Erik Hightower (born 6 April 1986) is an American Paralympic athlete who competes in wheelchair racing events at international elite competitions and has participated at three Paralympic Games. He is a double Parapan American Games champion and a World champion in the 4 x 100 metre relay. He is married to Kym Crosby who is also a Paralympic athlete.

Theft of wheelchair
In June 2014, Hightower's custom made $5,000 racing wheelchair was stolen from his cousin's truck in Anderson Township, Ohio. He had visited the Mercy Anderson Hospital to visit someone and then an hour later, he noticed that his chair had gone missing which he only had bought two months ago.

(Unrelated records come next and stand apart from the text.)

==> src/rtl/tail_light_sequencer.sv <==
// Tail-light sequencer: request-driven light FSM with an animation prescaler,
// N-lamp sequential turn sweep per side and a blinking hazard mode.
module tail_light_sequencer #(
    parameter int LEDS_PER_SIDE = 3,
    parameter int TICK_DIV      = 25000000
) (
    input  logic                     clk,
    input  logic                     reset,
    input  logic                     haz_req,
    input  logic                     left_req,
    input  logic                     right_req,
    output logic [LEDS_PER_SIDE-1:0] LEDR_L,
    output logic [LEDS_PER_SIDE-1:0] LEDR_R,
    output logic [2:0]               state_code,
    output logic                     step_tick
);

    localparam int CNT_W  = (TICK_DIV > 1) ? $clog2(TICK_DIV) : 1;
    localparam int STEP_W = $clog2(LEDS_PER_SIDE + 1);

    localparam logic [CNT_W-1:0]  CNT_LAST  = CNT_W'(TICK_DIV - 1);
    localparam logic [STEP_W-1:0] STEP_LAST = STEP_W'(LEDS_PER_SIDE);

    typedef enum logic [2:0] {
        IDLE       = 3'b000,
        HAZARDS    = 3'b001,
        TURN_LEFT  = 3'b010,
        TURN_RIGHT = 3'b100
    } state_t;

    state_t              state;
    state_t              state_nxt;
    state_t              target;
    logic [STEP_W-1:0]   step;
    logic [STEP_W-1:0]   step_nxt;
    logic [CNT_W-1:0]    count;
    logic [CNT_W-1:0]    count_nxt;
    logic                state_legal;

    // Lowest `s` lamps lit, innermost first.
    function automatic logic [LEDS_PER_SIDE-1:0] thermometer(input logic [STEP_W-1:0] s);
        logic [LEDS_PER_SIDE-1:0] t;
        for (int i = 0; i < LEDS_PER_SIDE; i++) begin
            t[i] = (i < int'(s));
        end
        return t;
    endfunction

    always_ff @(posedge clk) begin
        if (reset) begin
            count <= '0;
            state <= IDLE;
            step  <= '0;
        end else begin
            count <= count_nxt;
            state <= state_nxt;
            step  <= step_nxt;
        end
    end

    // Requested mode; both turn requests together mean hazards.
    always_comb begin
        target = IDLE;
        if (haz_req || (left_req && right_req)) begin
            target = HAZARDS;
        end else if (left_req) begin
            target = TURN_LEFT;
        end else if (right_req) begin
            target = TURN_RIGHT;
        end
    end

    always_comb begin
        step_tick   = (count == CNT_LAST);
        count_nxt   = step_tick ? '0 : count + CNT_W'(1);
        state_nxt   = state;
        step_nxt    = step;
        state_legal = (state inside {IDLE, HAZARDS, TURN_LEFT, TURN_RIGHT});

        // Requests only matter on animation steps; a mode change restarts dark.
        if (step_tick) begin
            if (!state_legal) begin
                state_nxt = IDLE;
                step_nxt  = '0;
            end else if (target != state) begin
                state_nxt = target;
                step_nxt  = '0;
            end else begin
                unique case (state)
                    TURN_LEFT, TURN_RIGHT:
                        step_nxt = (step == STEP_LAST) ? '0 : step + STEP_W'(1);
                    HAZARDS:
                        step_nxt = (step == '0) ? STEP_W'(1) : '0;
                    default:
                        step_nxt = '0;
                endcase
            end
        end
    end

    always_comb begin
        LEDR_L     = '0;
        LEDR_R     = '0;
        state_code = state;
        case (state)
            TURN_LEFT:  LEDR_L = thermometer(step);
            TURN_RIGHT: LEDR_R = thermometer(step);
            HAZARDS: begin
                LEDR_L = {LEDS_PER_SIDE{step[0]}};
                LEDR_R = {LEDS_PER_SIDE{step[0]}};
            end
            default: begin
                LEDR_L = '0;
                LEDR_R = '0;
            end
        endcase
    end

endmodule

He and his family were confused on why the perpetrator would steal his wheelchair that was "useless for anybody else", he had a theory that the culprit could be stealing his wheelchair to collect scrap metal and he contacted local scrap metal businesses to warn about his stolen wheelchair and reported the theft to the police. Hightower also asked for the CCTV footage of the hospital's car park but there was no camera coverage of the car park where his cousin's truck was parked.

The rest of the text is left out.